I was thinking about what we could change to improve debugging format test failures this weekend. I think page-dump debugging gives us pretty good visibility into the current state of the cache at the time of failure, but it doesn't help us out a lot on how we got there.
The format test program has always had rudimentary operation logging, and I'd mostly forgotten it existed until someone recently (I forget who), told me they were using it to chase a particular problem.

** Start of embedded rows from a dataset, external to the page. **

File: config.mk
export PLATFORM = sky130hd
export DESIGN_NAME = riscv_decode_stage
export DESIGN_NICKNAME = d
export VERILOG_FILES = /design/src/rtl/riscv_decode_stage.sv
export SDC_FILE = /design/constraint.sdc
export NUM_CORES = 1
export LEC_CHECK = 0
export ABC_AREA = 1
export CAP_MARGIN = 20
export CORE_ASPECT_RATIO = 1.2
export CORE_MARGIN = 1.5
export CORE_UTILIZATION = 50
export CTS_BUF_LIST = sky130_fd_sc_hd__clkbuf_16
export CTS_CLUSTER_DIAMETER = 30
export DETAILED_ROUTE_END_ITERATION = 12
export PLACE_DENSITY = 0.82
export SLEW_MARGIN = 20
export SYNTH_ARGS = -nofsm -noshare
export SYNTH_HDL_FRONTEND = slang
export SYNTH_SLANG_ARGS = --single-unit
export TNS_END_PERCENT = 50
File: constraint.sdc
create_clock -name clk -period 1.7 [get_ports clk]
set_input_delay 0.34 -clock clk [delete_from_list [all_inputs] [get_ports clk]]
set_output_delay 0.34 -clock clk [all_outputs]
set_load 0.005 [all_outputs]
--- config.mk ---
export PLATFORM = sky130hd
export DESIGN_NAME = ide_xfer_sequencer
export DESIGN_NICKNAME = d
export VERILOG_FILES = /design/src/rtl/ide_xfer_sequencer.sv
export SDC_FILE = /design/constraint.sdc
export NUM_CORES = 1
export LEC_CHECK = 0
export BUFFER_PORTS_ARGS = -buffer_cell sky130_fd_sc_hd__buf_2
export CELL_PAD_IN_SITES_DETAIL_PLACEMENT = 2
export CELL_PAD_IN_SITES_GLOBAL_PLACEMENT = 2
export CORE_ASPECT_RATIO = 1.2
export CORE_UTILIZATION = 25
export CTS_CLUSTER_DIAMETER = 150
export DETAILED_ROUTE_END_ITERATION = 10
export PLACE_DENSITY = 0.81
export RECOVER_POWER = 25
export SLEW_MARGIN = 5
export SYNTH_ARGS = -nofsm -noshare
export SYNTH_HDL_FRONTEND = slang
export SYNTH_SLANG_ARGS = --single-unit
--- constraint.sdc ---
create_clock -name clk -period 2.6 [get_ports clk]
set_input_delay 0.13 -clock clk [delete_from_list [all_inputs] [get_ports clk]]
set_output_delay 0.13 -clock clk [all_outputs]
set_load 0.02 [all_outputs]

The problem with format's logging is it's a dump into stdout via the WiredTiger message handlers (which means it's unnecessarily heavy-weight), lacks both time-stamp and thread-identifying information, and writes output without bound at a pretty fast rate, you couldn't use it to debug long runs.
I wasn't eager to write a high-performance log manager this week, but it turns out that courtesy of Susan LoVerso, we already have one.

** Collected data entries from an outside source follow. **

--- src/rtl/uart_cfg_ctrl.sv ---
// Command-frame controller: delimits 7-byte frames (SYNC, ADDR, D3..D0, CHK) from
// the uart_rx byte stream and commits validated payloads into the DDS control registers.
module uart_cfg_ctrl #(
  parameter int          F_CLK        = 12_000_000,
  parameter int          UART_BAUD    = 9600,
  parameter int          TIMEOUT_CLKS = (F_CLK / UART_BAUD) * 20,
  parameter logic [7:0]  SYNC_BYTE    = 8'hA5
) (
  input  logic        SER_CLK,
  input  logic        RST,
  input  logic        RX_DV,
  input  logic [7:0]  RX_BYTE,
  output logic [31:0] FREQ_WORD,
  output logic [15:0] PHASE_WORD,
  output logic [7:0]  AMPLITUDE,
  output logic        OUT_EN,
  output logic        CFG_UPDATE,
  output logic        FRAME_ERR,
  output logic [7:0]  ERR_COUNT
);

  typedef enum logic [2:0] {
    ST_HUNT, ST_ADDR, ST_DATA, ST_CHECK, ST_COMMIT
  } state_t;

  localparam logic [31:0] GAP_LIM = 32'(TIMEOUT_CLKS - 1);

  state_t      state, state_n;
  logic [31:0] gap;
  logic [31:0] payload;
  logic [7:0]  addr;
  logic [7:0]  chk;
  logic [1:0]  idx;
  logic        match;
  logic        tmo_q;

  logic gap_run, tmo, commit_ok, commit_err, err_evt;

  always_ff @(posedge SER_CLK or posedge RST) begin
    if (RST) state <= ST_HUNT;
    else     state <= state_n;
  end

  always_comb begin
    state_n    = state;
    commit_ok  = 1'b0;
    commit_err = 1'b0;
    gap_run    = (state == ST_ADDR) || (state == ST_DATA) || (state == ST_CHECK);
    // A byte landing on the limit cycle wins over the timeout
    tmo        = gap_run && !RX_DV && (gap == GAP_LIM);
    case (state)
      ST_HUNT:   if (RX_DV && RX_BYTE == SYNC_BYTE) state_n = ST_ADDR;
      ST_ADDR:   if (RX_DV) state_n = ST_DATA;
      ST_DATA:   if (RX_DV && idx == 2'd3) state_n = ST_CHECK;
      ST_CHECK:  if (RX_DV) state_n = ST_COMMIT;
      ST_COMMIT: begin
        state_n = ST_HUNT;
        if (match && addr <= 8'h03) commit_ok  = 1'b1;
        else                        commit_err = 1'b1;
      end
      default:   state_n = ST_HUNT;
    endcase
    if (tmo) state_n = ST_HUNT;
  end

  // Timeout error is reported one cycle after the abort to HUNT
  assign err_evt = commit_err || tmo_q;

  always_ff @(posedge SER_CLK or posedge RST) begin
    if (RST) begin
      gap        <= '0;
      payload    <= '0;
      addr       <= '0;
      chk        <= '0;
      idx        <= '0;
      match      <= 1'b0;
      tmo_q      <= 1'b0;
      FREQ_WORD  <= '0;
      PHASE_WORD <= '0;
      AMPLITUDE  <= '0;
      OUT_EN     <= 1'b0;
      CFG_UPDATE <= 1'b0;
      FRAME_ERR  <= 1'b0;
      ERR_COUNT  <= '0;
    end else begin
      if (!gap_run || RX_DV || tmo) gap <= '0;
      else                          gap <= gap + 32'd1;

      tmo_q <= tmo;

      if (RX_DV) begin
        case (state)
          ST_ADDR: begin
            addr <= RX_BYTE;
            chk  <= RX_BYTE;
            idx  <= '0;
          end
          ST_DATA: begin
            payload <= {payload[23:0], RX_BYTE};
            chk     <= chk ^ RX_BYTE;
            idx     <= idx + 2'd1;
          end
          ST_CHECK: match <= (RX_BYTE == chk);
          default: ;
        endcase
      end

      if (commit_ok) begin
        case (addr[1:0])
          2'd0: FREQ_WORD  <= payload;
          2'd1: PHASE_WORD <= payload[15:0];
          2'd2: AMPLITUDE  <= payload[7:0];
          2'd3: OUT_EN     <= payload[0];
          default: ;
        endcase
      end

      CFG_UPDATE <= commit_ok;
      FRAME_ERR  <= err_evt;
      if (err_evt && ERR_COUNT != 8'hFF) ERR_COUNT <= ERR_COUNT + 8'd1;
    end
  end

endmodule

I'm pushing a branch that connects the format test program logging into the WiredTiger log manager for your consideration.
As usual, if this doesn't fit your debugging needs just say so and I'll discard the branch.
- Change format's logging configuration to create a second WiredTiger database used only to log format operations. I thought we should probably use a separate database so (1) operation logging would work even when the primary database is running an in-memory or other, non-logging, configuration, and (2) there'd be less performance interactions between operation logging and normal operations in the primary. There's an optional configuration that puts the format logging information into the primary's database logs, more about that in a second.
- Add a new wiredtiger_open() configuration, "debug_mode.log_retain=##" which configures how many log files we keep. Log files are never archived if we're not doing checkpoints, so the logs would grow without bound. This option means we'll archive (that is, discard), log files and only keep the most recent configured count of the log files.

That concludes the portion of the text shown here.